Em despacho desta quinta-feira (17/9), o ministro Flávio Dino proibiu que a Polícia Federal realize atos investigativos destinados a atingir o ministro André Mendonça no âmbito das novas apurações sobre o Banco Master. Dino manteve, porém, a investigação sobre possíveis vínculos do banco de Daniel Vorcaro com empresas concessionárias de cemitérios da capital paulista.
O ministro delimitou o escopo do inquérito: apurar as relações entre o Banco Master, as empresas de cemitérios e eventuais agentes dos Poderes Executivo e Legislativo. Qualquer diligência que possa recair diretamente sobre um integrante do Supremo deverá ser submetida ao plenário da Corte, disse Dino, reafirmando a competência coletiva para decisões que envolvam ministros.

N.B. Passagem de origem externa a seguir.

==> src/rtl/avm_arb_pkg.sv <==
// Shared types for the AMS_I2C Avalon-MM arbiter.
// FSM states, operation codes, abort readdata.
package avm_arb_pkg;

  typedef enum logic [1:0] {
    IDLE,
    BUSY,
    DONE
  } t_arb_state;

  typedef enum bit {
    OP_WRITE,
    OP_READ
  } t_operation;

  localparam logic [7:0] TIMEOUT_DATA = 8'hFF;

endpackage

==> src/rtl/rr_arbiter.sv <==
// Combinational round-robin pick: first req at or after ptr.
// req/ptr in; onehot, idx, any out.
module rr_arbiter #(
  parameter int N = 2
) (
  input  logic [N-1:0]         req,
  input  logic [$clog2(N)-1:0] ptr,
  output logic [N-1:0]         onehot,
  output logic [$clog2(N)-1:0] idx,
  output logic                 any
);

  localparam int IW = $clog2(N);

  // Two passes: ports at/after ptr, then the
  // wrapped ports below ptr.
  always_comb begin
    onehot = '0;
    idx    = '0;
    any    = 1'b0;
    for (int k = 0; k < N; k++) begin
      if (!any && req[k] && (k >= int'(ptr))) begin
        any       = 1'b1;
        onehot[k] = 1'b1;
        idx       = IW'(k);
      end
    end
    for (int k = 0; k < N; k++) begin
      if (!any && req[k] && (k < int'(ptr))) begin
        any       = 1'b1;
        onehot[k] = 1'b1;
        idx       = IW'(k);
      end
    end
  end

endmodule

==> src/rtl/avm_i2c_arbiter.sv <==
// Round-robin share of one AMS_I2C Avalon-MM port
// among NUM_REQ byte masters, with a waitrequest
// watchdog. Ports: i_req_* / o_req_* per requester,
// o_avm_* / i_avm_* downstream, o_timeout, o_grant.
module avm_i2c_arbiter
  import avm_arb_pkg::*;
#(
  parameter int NUM_REQ        = 2,
  parameter int ADDR_W         = 32,
  parameter int TIMEOUT_CYCLES = 65535
) (
  input  logic                       i_avs_clk,
  input  logic                       i_avs_rst,
  input  logic [NUM_REQ*ADDR_W-1:0]  i_req_address,
  input  logic [NUM_REQ-1:0]         i_req_write,
  input  logic [NUM_REQ*8-1:0]       i_req_writedata,
  input  logic [NUM_REQ-1:0]         i_req_read,
  output logic [7:0]                 o_req_readdata,
  output logic [NUM_REQ-1:0]         o_req_waitrequest,
  output logic [ADDR_W-1:0]          o_avm_address,
  output logic                       o_avm_write,
  output logic [7:0]                 o_avm_writedata,
  output logic                       o_avm_read,
  input  logic [7:0]                 i_avm_readdata,
  input  logic                       i_avm_waitrequest,
  output logic                       o_timeout,
  output logic [$clog2(NUM_REQ)-1:0] o_grant
);

  localparam int GW = $clog2(NUM_REQ);
  localparam int CW = (TIMEOUT_CYCLES > 0) ?
    $clog2(TIMEOUT_CYCLES + 1) : 1;
  localparam logic [CW-1:0] CNT_LAST = CW'(
    (TIMEOUT_CYCLES > 0) ? TIMEOUT_CYCLES - 1 : 0);
  localparam logic [GW-1:0] LAST_PORT = GW'(NUM_REQ - 1);

  t_arb_state          state, state_n;
  t_operation          op, op_n;
  logic [GW-1:0]       ptr, ptr_n;
  logic [GW-1:0]       grant, grant_n;
  logic [ADDR_W-1:0]   addr, addr_n;
  logic [7:0]          wdata, wdata_n;
  logic                rd, rd_n;
  logic                wr, wr_n;
  logic [NUM_REQ-1:0]  wait_r, wait_n;
  logic [7:0]          rdata, rdata_n;
  logic                tmo, tmo_n;
  logic [CW-1:0]       cnt, cnt_n;

  logic [NUM_REQ-1:0]  reqs;
  logic [NUM_REQ-1:0]  win_oh;
  logic [GW-1:0]       win_idx;
  logic                win_any;
  logic                win_rd;
  logic                abort;

  assign reqs   = i_req_read | i_req_write;
  assign win_rd = |(win_oh & i_req_read);
  assign abort  = (TIMEOUT_CYCLES != 0) &&
                  (cnt == CNT_LAST);

  rr_arbiter #(.N(NUM_REQ)) u_rr (
    .req    (reqs),
    .ptr    (ptr),
    .onehot (win_oh),
    .idx    (win_idx),
    .any    (win_any)
  );

  always_ff @(posedge i_avs_clk) begin
    if (i_avs_rst) begin
      state  <= IDLE;
      op     <= OP_WRITE;
      ptr    <= '0;
      grant  <= '0;
      addr   <= '0;
      wdata  <= '0;
      rd     <= 1'b0;
      wr     <= 1'b0;
      wait_r <= '1;
      rdata  <= '0;
      tmo    <= 1'b0;
      cnt    <= '0;
    end else begin
      state  <= state_n;
      op     <= op_n;
      ptr    <= ptr_n;
      grant  <= grant_n;
      addr   <= addr_n;
      wdata  <= wdata_n;
      rd     <= rd_n;
      wr     <= wr_n;
      wait_r <= wait_n;
      rdata  <= rdata_n;
      tmo    <= tmo_n;
      cnt    <= cnt_n;
    end
  end

  always_comb begin
    state_n = state;
    op_n    = op;
    ptr_n   = ptr;
    grant_n = grant;
    addr_n  = addr;
    wdata_n = wdata;
    rd_n    = rd;
    wr_n    = wr;
    wait_n  = '1;
    rdata_n = rdata;
    tmo_n   = tmo;
    cnt_n   = cnt;
    unique case (state)
      IDLE: begin
        if (win_any) begin
          grant_n = win_idx;
          addr_n  = i_req_address[
            int'(win_idx)*ADDR_W +: ADDR_W];
          wdata_n = i_req_writedata[
            int'(win_idx)*8 +: 8];
          // Read wins over a simultaneous write.
          op_n    = win_rd ? OP_READ : OP_WRITE;
          rd_n    = win_rd;
          wr_n    = !win_rd;
          cnt_n   = '0;
          state_n = BUSY;
        end
      end
      BUSY: begin
        if (!i_avm_waitrequest) begin
          rd_n    = 1'b0;
          wr_n    = 1'b0;
          addr_n  = '0;
          wdata_n = '0;
          rdata_n = (op == OP_READ) ?
                    i_avm_readdata : 8'h00;
          wait_n[grant] = 1'b0;
          state_n = DONE;
        end else if (abort) begin
          rd_n    = 1'b0;
          wr_n    = 1'b0;
          addr_n  = '0;
          wdata_n = '0;
          rdata_n = TIMEOUT_DATA;
          tmo_n   = 1'b1;
          wait_n[grant] = 1'b0;
          state_n = DONE;
        end else begin
          cnt_n = cnt + 1'b1;
        end
      end
      DONE: begin
        ptr_n   = (grant == LAST_PORT) ?
                  '0 : grant + 1'b1;
        state_n = IDLE;
      end
      default: state_n = IDLE;
    endcase
  end

  assign o_req_readdata    = rdata;
  assign o_req_waitrequest = wait_r;
  assign o_avm_address     = addr;
  assign o_avm_write       = wr;
  assign o_avm_writedata   = wdata;
  assign o_avm_read        = rd;
  assign o_timeout         = tmo;
  assign o_grant           = grant;

endmodule
==> config.mk <==
export PLATFORM = sky130hd
export DESIGN_NAME = avm_i2c_arbiter
export DESIGN_NICKNAME = d
export VERILOG_FILES = /design/src/rtl/avm_arb_pkg.sv /design/src/rtl/rr_arbiter.sv /design/src/rtl/avm_i2c_arbiter.sv
export SDC_FILE = /design/constraint.sdc
export NUM_CORES = 1
export LEC_CHECK = 0
export ABC_AREA = 1
export CAP_MARGIN = 10
export CORE_MARGIN = 5
export CORE_UTILIZATION = 29
export CTS_BUF_LIST = sky130_fd_sc_hd__clkbuf_8
export CTS_CLUSTER_DIAMETER = 200
export DETAILED_ROUTE_END_ITERATION = 10
export GPL_TIMING_DRIVEN = 0
export PLACE_DENSITY_LB_ADDON = 0.08
export SYNTH_ARGS = -nofsm -noshare
export SYNTH_HDL_FRONTEND = slang
export SYNTH_SLANG_ARGS = --single-unit
==> constraint.sdc <==
create_clock -name i_avs_clk -period 1.72 [get_ports i_avs_clk]
set_input_delay 0.344 -clock i_avs_clk [delete_from_list [all_inputs] [get_ports i_avs_clk]]
set_output_delay 0.344 -clock i_avs_clk [all_outputs]
set_load 0.05 [all_outputs]
==> results of run 1 <==
flip-flops by register name, summed over array words and instances (netlist names):
name and count:
o_avm_write 1, ptr 1, o_timeout 1, o_grant 1, o_req_waitrequest 2, cnt 16
op 1, o_avm_address 32, o_avm_read 1, state 2, o_req_readdata 8, o_avm_writedata 8
stage by stage:
stage               cell area, um^2  utilization (%)  std cells
detailed placement             5530             42.3        926
finish                         6030             46.1        956
CTS                            5730             43.8        944
global placement               5530             42.3        926
floorplan                      3830                -        602
global route                   6030             46.1        956
per-layer routing:
layer  vias to the layer above  track usage, %  part of all wire (%)
li1                       2261               -                     -
met1                      1975            22.2                    48
met2                       101            25.9                    45
met3                        14            4.48                   5.0
met4                         0            4.15                   1.4
met5                         -               0                     0
worst reg2reg max path, delay by kind of cell (launching register included):
kind	cells	cell delay, ns
DFF	1	0.36
buffers and inverters	3	0.36
adders and majority gates	1	0.13
and+or+nand+nor	7	0.67
report_power, final:
part,internal [W],leakage (nW),switching [W]
clock network,0.000829,0.114,0.000745
registers,0.00190,0.610,0.0000937
logic,0.000787,2.11,0.00140
cell usage after synthesis:
master      n
inv_1      64
a21oi_1    43
buf_6       1
nand3b_1   10
o21bai_1    1
buf_2      15
o21ai_0    41
buf_4       4
buf_1       5
o21a_1      1
nand3_1    52
nor2_2      1
nor2_1     89
nor3_1      3
nand2_4     2
ha_1        2
nand2_1   160
xor2_1      2
o21ai_1    10
nand3_2     1
inv_2       4
nor2_4      3
dfxtp_1    74
a311oi_1    1
nand4_1     6
clkbuf_1    6
nand2_2     1
path summary, 6_finish.rpt:
path / end / depth (start not counted) / slack, ns / startpoint
min reg2reg: o_req_waitrequest[1] / 1 / 0.45 / o_grant
min: o_req_waitrequest[1] / 1 / 0.45 / o_grant
max: cnt[0] / 6 / 0.05 / i_avs_rst
max reg2reg: o_avm_address[14] / 11 / 0.10 / cnt[0]
logic make-up after synthesis:
logic type,Yosys count
flip-flops,74
XOR/XNOR,2
buffers and inverters,99
AND/OR/NAND/NOR,328
AO/OA/AOI/OAI,97
adder cells (fa/ha/maj),2
final cells by class:
type                    instances  area share, %
clock inverters                 7           1.66
plain buffers                  31           3.53
multi-input cells             430           33.7
clock buffers                   9           2.05
inverters                      68           4.27
well taps                     176           3.65
repair buffers                161           26.4
flip-flops and latches         74           24.7
placed cells by master, fill, tap and decap left out, types with 7 or more instances in the layout:
cell type	netlist	final
clkbuf_8	0	9
nor2_1	89	86
nand3b_1	10	10
a21oi_1	43	40
nand2_1	160	154
inv_1	64	62
nand3_1	52	49
buf_4	4	10
o21ai_0	41	41
dfxtp_1	74	70
o21ai_1	10	10
clkdlybuf4s50_1	0	94
buf_2	15	7
dlygate4sd2_1	0	53
repair_timing:
action	4_1_cts	5_1_grt
pin swaps	2	10
cloned	0	5
buffers inserted	2	7
resized for setup	59	50
endpoints found under the setup margin	88	69
==> metrics.md, run 1 <==
| Metric | Value |
|---|---|
| Status | `completed` |
| Largest cells by area after synthesis | `dfxtp_1 (39%), nand2_1 (16%), nor2_1 (8.7%)` |
| RSZ-0062 raised after global routing | `true` |
| Max clock buf depth | `2` |
| CTS root buf | `clkbuf_8` |
| First-pass GRT wire length | `21000 um` |
| Synth Area per Inst | `6.37 um^2` |
| Worst-Margin Slew | `0.543 ns` |
| Port buffer count | `148` |
| Worst path required time | `2.02 ns` |
| Pwr Total | `between 0.005 and 0.006 W` |
| Final Max Slew Viols | `0` |
| Pwr dens | `~950 mW/mm^2` |
| Leading area contributor after synthesis | `dfxtp_1` |
| CP arrival | `1.97 ns` |
| Number of H-tree levels | `3` |
| Via density | `4.55` |
| Finish-stage setup viols | `0` |
| Post-route antenna net violation count | `0` |
| Yosys cell types | `27` |
| Minimum clock period | `1.67 ns` |
| WP buf/inv | `4` |
| Drc violations | `0` |
| Worst Hold Class | `flip-flop to flip-flop` |
| Slew margin rel. | `63.9%` |
| Total CTS buffers | `9` |
| Core ar. | `between 0.01 and 0.015 mm^2` |
| Synthesized area | `0.00383 mm^2` |
| Highest-delay cell along the critical path | `clkdlybuf4s50_1` |
| Register area | `0.00149 mm^2` |
| Final worst setup slack | `0.0535 ns` |
| Max Clock Skew | `~0.013 ns` |
| Vias in the first global route | `4072` |
| Final WL | `approximately 13000 um` |
| Max Freq | `600 MHz` |
| Final worst-path cycle share | `96.9%` |
| YS warnings | `0` |
| Clock latency on the worst-skew pair | `0.37 ns` |
| Post-Synth Adder-Cell Area | `0.653%` |
| ANT cells | `0` |
| Dpl ws | `-0.368 ns` |
| CP max stage delay | `0.49 ns` |
| Final hold vios | `0` |
| Layout cell share with drive strength beyond 1 | `a little under an eighth` |
| Register bit total from synthesis | `74` |
| Multi-input logic area | `a little over 0.002 mm^2` |
| Register area share after synthesis | `about two fifths` |
| Min Hold Slack | `about 0.45 ns` |
| CTS tree | `yes` |
| DIE WIDTH | `125 um` |
| DRT Pass-1 Iters | `5` |
| Gr ovfl total | `0` |
| Startpoint Class | `primary input` |
| Synth Net Count | `between 600 and 700` |
| Simple-gate share of the synthesized area | `between 30% and 40%` |
| Initial Utilization | `29.3%` |
| Critical path capture point type | `flip-flop` |
| Ports | `between 100 and 150` |
| Initial antenna violation count | `0` |
| Static leakage | `2.83 nW` |
| Routed vias | `4351` |
| Cell Rows | `42` |
| Xor/xnor share of the synthesized area | `0.457%` |
| Dpl hpwl | `between 9000 and 10000 um` |
| Layout area overhead | `57.4%` |
| Post-CTS Hold Fix Bufs | `0` |
| Mapped Cells | `between 600 and 700` |
| Final net count | `872` |
| Die height | `approximately 120 um` |
| Synth Area in Compound Gates | `between 10% and 20%` |
| Peak supply drop | `between 0.4 and 0.5 mV` |
| Setup TNS | `0 ns` |
| Clock Sink Count | `74` |
| Delay-heaviest family, CP | `buffers and inverters` |
| Max cap viols | `0` |
| Final RePlAce weighted congestion | `0.839` |
| Critical path class | `primary input to flip-flop` |
| CTS clk-pin slew, worst paths | `around 0.090 ns` |
| Fill count | `1365` |
| Total global-route track usage | `between 10% and 20%` |
| Largest net degree at the start of global routing | `15` |
| Critical path peak fanout | `10` |
| Initial drt markers | `257` |
| Die Footprint | `0.0156 mm^2` |
| Routed len/inst | `14.0 um` |
| Main combinational cell family by area after synthesis | `simple AND/OR/NAND/NOR gates` |
| Top-area cell type share of the netlist area | `between 30% and 40%` |
| Critical-path cell list | `clkdlybuf4s50_1 -> buf_2 -> inv_2 -> buf_1 -> nand2_1 -> a21oi_1` |
| Mux cell area share after synthesis | `0%` |
Power figures use the tool's default switching activity.
==> run 2, diff against run 1 <==
Settings changed: HOLD_SLACK_MARGIN set to 0.06.
Clock period 1.72 ns to 1.8 ns, I/O delays scaled along.
==> metrics.md, run 2 (same netlist as run 1, synthesis figures left out) <==
| Metric | Value |
|---|---|
| Status | `completed` |
| Final worst-path cycle share | `between 90 and 100%` |
| Delay-heaviest family, CP | `buffers and inverters` |
| DIE WIDTH | `125 um` |
| Final RePlAce weighted congestion | `0.839` |
| Final Util | `44.3%` |
| Critical path capture point type | `output port` |
| Number of H-tree levels | `3` |
| Critical-path cell list | `dlygate4sd2_1` |
| Dpl hpwl | `9990 um` |
| Initial Utilization | `about 29%` |
| Die height | `125 um` |
| Cell Rows | `between 40 and 50` |
| Startpoint Class | `flip-flop` |
| Largest register FFs | `32` |
| ANT cells | `0` |
| Hold path start | `o_grant` |
| Layout area overhead | `51.1%` |
| Total CTS buffers | `9` |
| Layout cell share with drive strength beyond 1 | `about 8.4%` |
| RR Endpoint | `o_avm_address[25]` |
| Total global-route track usage | `between 15 and 20%` |
| CTS root buf | `clkbuf_8` |
| Hold endpoint | `o_req_waitrequest[1]` |
| Pwr Total | `0.00533 W` |
| Most frequent cells in the layout | `nand2_1 (158), clkdlybuf4s50_1 (94), nor2_1 (87)` |
| Most common cell after layout, fill and taps aside | `nand2_1` |
| Port buffer count | `148` |
| CP max stage delay | `around 0.57 ns` |
| Largest net degree at the start of global routing | `15` |
| Core ar. | `about 0.013 mm^2` |
| Slew margin rel. | `between 60% and 70%` |
| First-pass GRT wire length | `20900 um` |
| Max clock buf depth | `2` |
| Worst-Margin Slew | `0.562 ns` |
| Critical path class | `flip-flop to output port` |
| Initial antenna violation count | `0` |
| Clock Sink Count | `74` |
| DRT Pass-1 Iters | `4` |
| Worst Hold Class | `flip-flop to flip-flop` |
| Worst path required time | `1.44 ns` |
| Initial drt markers | `243` |
| Gr ovfl total | `0` |
| Die Footprint | `0.0156 mm^2` |
| R2r setup slk | `0.13 ns` |
| Routed vias | `4269` |
| Crit path from | `o_grant` |
| RSZ-0062 raised after global routing | `true` |
| Ports | `149` |
| Max Freq | `~590 MHz` |
| WP buf/inv | `1` |
| CTS tree | `yes` |
| Max Clock Skew | `0.0123 ns` |
| Vias in the first global route | `4050` |
| Post-CTS Hold Fix Bufs | `0` |
| Critical path peak fanout | `5` |
| Highest-delay cell along the critical path | `dlygate4sd2_1` |
| FF-to-FF path depth | `10` |
| Finish-stage setup viols | `0` |
| CP arrival | `1.35 ns` |
| Routed len/inst | `13.6 um` |
| Pwr dens | `920 mW/mm^2` |
| Final net count | `864` |
| Final hold vios | `0` |
| Via density | `4.50` |
| Reg-to-Reg Start | `cnt[0]` |
| Static leakage | `2.72 nW` |
| Final WL | `12900 um` |
| CTS clk-pin slew, worst paths | `0.09 ns` |
| Max cap viols | `0` |
| Peak supply drop | `~0.39 mV` |
| Post-route antenna net violation count | `0` |
| Clock latency on the worst-skew pair | `0.37 ns` |
| Drc violations | `0` |
| Final Max Slew Viols | `0` |
| Hold depth | `1` |
| Minimum clock period | `1.71 ns` |
==> run 2: cell type report <==
class | count | area [um^2]
plain buffers | 31 | 186
clock buffers | 9 | 124
clock inverters | 7 | 100
fillers | 1393 | 7290
inverters | 68 | 255
multi-input cells | 429 | 1960
flip-flops and latches | 74 | 1480
well taps | 176 | 220
repair buffers | 154 | 1460
==> run 2: worst max-delay path by stage <==
stage / cells past startpoint / endpoint / slack [ns]
after floorplan: 10 / o_avm_address[0] / 0.31
after global placement: 10 / o_avm_address[19] / -0.31
after detailed placement: 10 / o_avm_address[12] / -0.30
after CTS: 10 / o_avm_address[11] / 0.04
after global routing: 9 / o_avm_address[11] / -0.006
final: 1 / o_grant / 0.09
==> run 2: per-layer routing <==
layer  routed length [um]  GRT usage (%)  share of wire [%]  vias to the layer above
met5                    0              0                  0                        -
met4                  172           4.15                1.3                        0
met3                  660           4.48                5.1                       18
met2                 5740           25.7                 44                      107
met1                 6360           22.2                 49                     1905
li1                     -              -                  -                     2239
==> run 2: where the power goes <==
part	switching, W	internal [W]
sequential	0.0000880	0.00182
clock	0.000710	0.000793
combinational	0.00128	0.000644
==> run 2: timing repair <==
action                     4_1_cts  5_1_grt
setup endpoints to repair       57       53
gates resized for setup         55       21
pin swaps                        0        5
buffers inserted                 0        6
==> run 2: metrics by stage <==
stage	worst slack [ns]	TNS, ns	cells	hold slack (ns)	instance area (um^2)
detailed placement	-0.304	-14.24	926	0.431	5530
floorplan	0.313	0	602	0.450	3830
CTS	0.0399	0	942	0.452	5690
global route	-0.00573	-0.00614	948	0.478	5790
global placement	-0.305	-14.04	926	0.431	5530
finish	0.0927	0	948	0.447	5790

Em ofício a Gilmar Mendes, o ministro também pediu que o plenário avalie a situação de todos os magistrados citados no caso Master. Dino criticou a centralização promovida pela decisão de Edson Fachin de avocar relatoria dos processos relacionados ao tema e apontou risco de medidas concentradoras que escapam ao controle do colegiado.
A medida tem efeitos políticos e institucionais claros: acende alerta sobre a divisão interna no STF e complica a operação da PF em apurações que tangenciam ministros. Ao deslocar a decisão para o plenário, Dino aumenta o custo formal para avanços investigativos e cria um obstáculo processual que pode retardar ou restringir diligências.
No plano institucional, a disputa expõe contradição entre a busca por autonomia das investigações e a necessidade de proteger a integridade do próprio Supremo. A decisão pressiona a presidência do tribunal a acomodar um debate coletivo e traz para o centro da cena a pergunta sobre como a Corte tratará casos que envolvem seus pares, sem fechar conclusões sobre mérito das apurações.